Sigh. I've built a test track, a circle of 4th radius set track on a nice solid frame. The Compound runs fine forwards but stutters going backwards. I fiddled with the blanking plate to no avail A previously unused (but quite old) tender driven 4F ran fine for half an hour forwards and then after one good lap in reverse the tender started smoking and now it won't run at all.

I'm burning through locomotives just trying to test the little wretches on DC!

(It's clearly not the track circuit which is very simple and in any case, ancient warhorses such as my GWR pannier and Bachmann Royal Scot ran in well both ways).

Don't feel too despondent, that's what tender drives do. It was probably about to burn out when you happened to reverse direction. The rule with any older model that has been out of operation a good while is to use caution, and first try the mechanism for satisfactory freedom of movement before applying power.
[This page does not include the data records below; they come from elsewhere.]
File: src/inc/pte_pkg.sv
`default_nettype none
package pte_pkg;

   // Clock and timing
   localparam int unsigned CLK_HZ        = 50_000_000;
   localparam int unsigned PD_SETTLE_NS  = 1000;
   localparam int unsigned PD_SETTLE_CYC = (PD_SETTLE_NS * (CLK_HZ / 1_000_000) + 999) / 1000;
   localparam int unsigned SENSE_NS      = 320;
   localparam int unsigned SENSE_CYC     = (SENSE_NS * (CLK_HZ / 1_000_000) + 999) / 1000;
   localparam int unsigned DROOP_RUN     = 10;

   // Register byte offsets
   localparam logic [7:0] REG_CTRL = 8'h00;
   localparam logic [7:0] REG_TEST = 8'h04;
   localparam logic [7:0] REG_LED  = 8'h08;
   localparam logic [7:0] REG_STAT = 8'h0C;

   // Control register fields
   localparam int unsigned CTRL_PD    = 0;
   localparam int unsigned CTRL_AN    = 1;
   localparam int unsigned CTRL_FRC   = 2;
   localparam int unsigned CTRL_SIL   = 3;
   localparam int unsigned CTRL_LOWSW = 4;
   localparam int unsigned CTRL_SRST  = 5;
   localparam logic [5:0]  CTRL_RESET = 6'h02;

   // Test and LED register fields
   localparam int unsigned TEST_LSB  = 0;
   localparam int unsigned POL_A_LSB = 0;
   localparam int unsigned POL_B_LSB = 2;

   // Status register fields
   localparam int unsigned ST_PD_RDY  = 0;
   localparam int unsigned ST_STRAP   = 1;
   localparam int unsigned ST_HSW     = 2;
   localparam int unsigned ST_SIL     = 3;
   localparam int unsigned ST_PAT     = 4;
   localparam int unsigned ST_LOW_A   = 5;
   localparam int unsigned ST_LOW_B   = 6;
   localparam int unsigned ST_SENSING = 7;

   typedef enum logic [1:0] {
      PTE_TM_OFF   = 2'b00,
      PTE_TM_ALT   = 2'b01,
      PTE_TM_DROOP = 2'b10,
      PTE_TM_IDLE  = 2'b11
   } pte_test_e;

   typedef enum logic [1:0] {
      PTE_POL_AUTO = 2'b00,
      PTE_POL_LOW  = 2'b01,
      PTE_POL_HIGH = 2'b10,
      PTE_POL_RSVD = 2'b11
   } pte_pol_e;

   // Line symbol codes
   localparam logic [1:0] SYM_ZERO = 2'h0;
   localparam logic [1:0] SYM_POS  = 2'h1;
   localparam logic [1:0] SYM_NEG  = 2'h3;

endpackage
`default_nettype wire
File: src/hdl/pte_symgen.sv
`timescale 1ns/1ps
`default_nettype none
module pte_symgen
   import pte_pkg::*;
#(
   parameter int unsigned RUN_LEN = DROOP_RUN
) (
   input  wire logic      clk,
   input  wire logic      nrst,
   input  wire logic      enable,
   input  wire pte_test_e mode,
   output logic [1:0]     symbol
);

   localparam int unsigned CW = (RUN_LEN > 1) ? $clog2(RUN_LEN) : 1;

   typedef struct packed {
      logic [CW-1:0] cnt;
      logic          neg;
      logic [1:0]    sym;
   } pte_gen_s;

   pte_gen_s st_q;
   pte_gen_s st_d;

   always_comb begin
      st_d = st_q;
      if (!enable) begin
         st_d = '0;
      end else begin
         case (mode)
            PTE_TM_ALT: begin
               st_d.cnt = '0;
               st_d.sym = st_q.neg ? SYM_NEG : SYM_POS;
               st_d.neg = ~st_q.neg;
            end
            PTE_TM_DROOP: begin
               st_d.sym = st_q.neg ? SYM_NEG : SYM_POS;
               if (st_q.cnt == CW'(RUN_LEN - 1)) begin
                  st_d.cnt = '0;
                  st_d.neg = ~st_q.neg;
               end else begin
                  st_d.cnt = CW'(st_q.cnt + 1'b1);
               end
            end
            default: begin
               st_d = '0;
            end
         endcase
      end
   end

   always_ff @(posedge clk or negedge nrst) begin
      if (!nrst) begin
         st_q <= '0;
      end else begin
         st_q <= st_d;
      end
   end

   assign symbol = st_q.sym;

endmodule
`default_nettype wire

File: src/hdl/pte_top.sv
// Added by the designer: register access over Avalon-MM and the register addresses.
`timescale 1ns/1ps
`default_nettype none
module pte_top
   import pte_pkg::*;
#(
   parameter int unsigned PD_CYCLES    = PD_SETTLE_CYC,
   parameter int unsigned SENSE_CYCLES = SENSE_CYC,
   parameter int unsigned RUN_LEN      = DROOP_RUN
) (
   input  wire logic        clk,
   input  wire logic        nrst,
   input  wire logic [7:0]  avs_address,
   input  wire logic        avs_read,
   input  wire logic        avs_write,
   input  wire logic [31:0] avs_writedata,
   input  wire logic [3:0]  avs_byteenable,
   output logic [31:0]      avs_readdata,
   output logic             avs_waitrequest,
   input  wire logic [1:0]  tx_symbol_in,
   output logic [1:0]       tx_symbol,
   output logic             tx_path_enable,
   output logic             rx_path_enable,
   output logic             force_master,
   input  wire logic        high_swing_strap_n,
   output logic             high_swing_allowed,
   output logic             high_swing_active,
   input  wire logic        led_state_a,
   input  wire logic        led_state_b,
   input  wire logic        indicator_pin_a_i,
   output logic             indicator_pin_a_o,
   output logic             indicator_pin_a_oe,
   output logic             indicator_pin_a_pull_up,
   input  wire logic        indicator_pin_b_i,
   output logic             indicator_pin_b_o,
   output logic             indicator_pin_b_oe,
   output logic             indicator_pin_b_pull_down
);

   localparam int unsigned PW = $clog2(PD_CYCLES + 1);
   localparam int unsigned SW = (SENSE_CYCLES > 1) ? $clog2(SENSE_CYCLES) : 1;

   typedef struct packed {
      logic          ack;
      logic [31:0]   rdata;
      logic          pd_req;
      logic          autoneg_en;
      logic          forced;
      logic          silence;
      logic          low_swing;
      pte_test_e     test_sel;
      pte_pol_e      pol_a;
      pte_pol_e      pol_b;
      logic [PW-1:0] pd_cnt;
      logic          pd_reached;
      logic          strap_done;
      logic          strap_hi;
      logic          sensing;
      logic [SW-1:0] sense_cnt;
      logic          low_a;
      logic          low_b;
      logic [1:0]    sym;
      logic          tx_en;
      logic          rx_en;
      logic          master;
      logic          pin_a_o;
      logic          pin_b_o;
      logic          pin_oe;
   } pte_state_s;

   pte_state_s  st_q;
   pte_state_s  st_d;
   logic        req;
   logic        wr_go;
   logic [31:0] rd;
   logic        run_ready;
   logic        mode_sil;
   logic        mode_pd;
   logic        mode_pat;
   logic        act_low_a;
   logic        act_low_b;
   logic [1:0]  gen_sym;

   pte_symgen #(
      .RUN_LEN (RUN_LEN)
   ) pte_symgen_i (
      .clk    (clk),
      .nrst   (nrst),
      .enable (mode_pat),
      .mode   (st_q.test_sel),
      .symbol (gen_sym)
   );

   assign run_ready = ~st_q.autoneg_en & st_q.forced;
   assign mode_sil  = st_q.silence & run_ready;
   assign mode_pd   = st_q.pd_req & ~mode_sil;
   assign mode_pat  = run_ready & ~st_q.pd_req & ~st_q.silence & (st_q.test_sel != PTE_TM_OFF);

   assign act_low_a = (st_q.pol_a == PTE_POL_LOW) | ((st_q.pol_a != PTE_POL_HIGH) & st_q.low_a);
   assign act_low_b = (st_q.pol_b == PTE_POL_LOW) | ((st_q.pol_b != PTE_POL_HIGH) & st_q.low_b);

   // One wait cycle per access keeps read data registered
   assign req   = avs_read | avs_write;
   assign wr_go = avs_write & st_q.ack & avs_byteenable[0];

   always_comb begin
      rd = '0;
      case (avs_address)
         REG_CTRL: begin
            rd[CTRL_PD]    = st_q.pd_req;
            rd[CTRL_AN]    = st_q.autoneg_en;
            rd[CTRL_FRC]   = st_q.forced;
            rd[CTRL_SIL]   = st_q.silence;
            rd[CTRL_LOWSW] = st_q.low_swing;
         end
         REG_TEST: begin
            rd[TEST_LSB +: 2] = st_q.test_sel;
         end
         REG_LED: begin
            rd[POL_A_LSB +: 2] = st_q.pol_a;
            rd[POL_B_LSB +: 2] = st_q.pol_b;
         end
         REG_STAT: begin
            rd[ST_PD_RDY]  = st_q.pd_reached;
            rd[ST_STRAP]   = st_q.strap_hi;
            rd[ST_HSW]     = high_swing_active;
            rd[ST_SIL]     = mode_sil;
            rd[ST_PAT]     = mode_pat;
            rd[ST_LOW_A]   = st_q.low_a;
            rd[ST_LOW_B]   = st_q.low_b;
            rd[ST_SENSING] = st_q.sensing;
         end
         default: begin
            rd = '0;
         end
      endcase
   end

   always_comb begin
      st_d     = st_q;
      st_d.ack = req & ~st_q.ack;
      if (req && !st_q.ack) begin
         st_d.rdata = rd;
      end

      // Strap is caught on the first edge after reset release
      if (!st_q.strap_done) begin
         st_d.strap_done = 1'b1;
         st_d.strap_hi   = high_swing_strap_n;
      end

      if (st_q.sensing) begin
         if (st_q.sense_cnt == SW'(SENSE_CYCLES - 1)) begin
            st_d.sensing = 1'b0;
            st_d.low_a   = indicator_pin_a_i;
            st_d.low_b   = indicator_pin_b_i;
         end else begin
            st_d.sense_cnt = SW'(st_q.sense_cnt + 1'b1);
         end
      end

      if (wr_go) begin
         case (avs_address)
            REG_CTRL: begin
               st_d.pd_req    = avs_writedata[CTRL_PD];
               st_d.autoneg_en = avs_writedata[CTRL_AN];
               st_d.forced    = avs_writedata[CTRL_FRC];
               st_d.low_swing = avs_writedata[CTRL_LOWSW];
               st_d.silence   = avs_writedata[CTRL_SIL] & (avs_writedata[CTRL_PD] | ~st_q.silence);
               if (avs_writedata[CTRL_SRST]) begin
                  st_d.sensing   = 1'b1;
                  st_d.sense_cnt = '0;
               end
            end
            REG_TEST: begin
               st_d.test_sel = pte_test_e'(avs_writedata[TEST_LSB +: 2]);
            end
            REG_LED: begin
               st_d.pol_a = pte_pol_e'(avs_writedata[POL_A_LSB +: 2]);
               st_d.pol_b = pte_pol_e'(avs_writedata[POL_B_LSB +: 2]);
            end
            default: begin
               st_d.pol_a = st_q.pol_a;
            end
         endcase
      end

      if (!st_d.pd_req) begin
         st_d.pd_cnt = '0;
      end else if (st_q.pd_cnt != PW'(PD_CYCLES)) begin
         st_d.pd_cnt = PW'(st_q.pd_cnt + 1'b1);
      end
      st_d.pd_reached = st_d.pd_req & (st_d.pd_cnt == PW'(PD_CYCLES));

      if (mode_sil) begin
         st_d.sym    = SYM_ZERO;
         st_d.tx_en  = 1'b1;
         st_d.rx_en  = 1'b1;
         st_d.master = 1'b0;
      end else if (mode_pd) begin
         st_d.sym    = SYM_ZERO;
         st_d.tx_en  = 1'b0;
         st_d.rx_en  = 1'b0;
         st_d.master = 1'b0;
      end else if (mode_pat) begin
         st_d.sym    = (st_q.test_sel == PTE_TM_IDLE) ? tx_symbol_in : gen_sym;
         st_d.tx_en  = 1'b1;
         st_d.rx_en  = 1'b1;
         st_d.master = (st_q.test_sel == PTE_TM_IDLE);
      end else begin
         st_d.sym    = tx_symbol_in;
         st_d.tx_en  = 1'b1;
         st_d.rx_en  = 1'b1;
         st_d.master = 1'b0;
      end

      st_d.pin_oe  = ~st_d.sensing;
      st_d.pin_a_o = ~st_d.sensing & (act_low_a ? ~led_state_a : led_state_a);
      st_d.pin_b_o = ~st_d.sensing & (act_low_b ? ~led_state_b : led_state_b);
   end

   always_ff @(posedge clk or negedge nrst) begin
      if (!nrst) begin
         st_q         <= '0;
         st_q.autoneg_en <= CTRL_RESET[CTRL_AN];
         st_q.sensing <= 1'b1;
      end else begin
         st_q <= st_d;
      end
   end

   assign avs_readdata    = st_q.rdata;
   assign avs_waitrequest = req & ~st_q.ack;
   assign tx_symbol       = st_q.sym;
   assign tx_path_enable  = st_q.tx_en;
   assign rx_path_enable  = st_q.rx_en;
   assign force_master    = st_q.master;

   assign high_swing_allowed = st_q.strap_done & ~st_q.strap_hi;
   assign high_swing_active  = high_swing_allowed & ~st_q.low_swing;

   assign indicator_pin_a_o  = st_q.pin_a_o;
   assign indicator_pin_b_o  = st_q.pin_b_o;
   assign indicator_pin_a_oe = st_q.pin_oe;
   assign indicator_pin_b_oe = st_q.pin_oe;
   assign indicator_pin_a_pull_up   = 1'b1;
   assign indicator_pin_b_pull_down = 1'b1;

   // Helper: counts repeats of the same line symbol while the droop pattern runs, else holds zero
   localparam int PD_WAIT = PD_CYCLES + 1;
   logic [1:0] prev_sym_q;
   logic [7:0] rep_q;
   logic       alt_run;
   logic       droop_run;
   assign alt_run   = mode_pat & (st_q.test_sel == PTE_TM_ALT);
   assign droop_run = mode_pat & (st_q.test_sel == PTE_TM_DROOP);

   always_ff @(posedge clk or negedge nrst) begin
      if (!nrst) begin
         prev_sym_q <= 2'h0;
         rep_q      <= 8'h00;
      end else begin
         prev_sym_q <= tx_symbol;
         rep_q      <= (tx_symbol == prev_sym_q && droop_run) ? 8'(rep_q + 1'b1) : 8'h00;
      end
   end
endmodule
`default_nettype wire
Test run it body off and check for heating very regularly over whatever will be its expected running duration.

 

(And with old open frame motors like the XO4, beware of sudden field loss. I have seen one which had sufficient magnetic field to lift the mechanism quite literally die after a few minutes operation. The armature wasn't damaged because power was chopped swiftly after it slowed and the unmistakable hot smell occurred. And the magnet had an extremely weak field, presumably all its domains gone wibbly wobbly and unaligned, just like that.)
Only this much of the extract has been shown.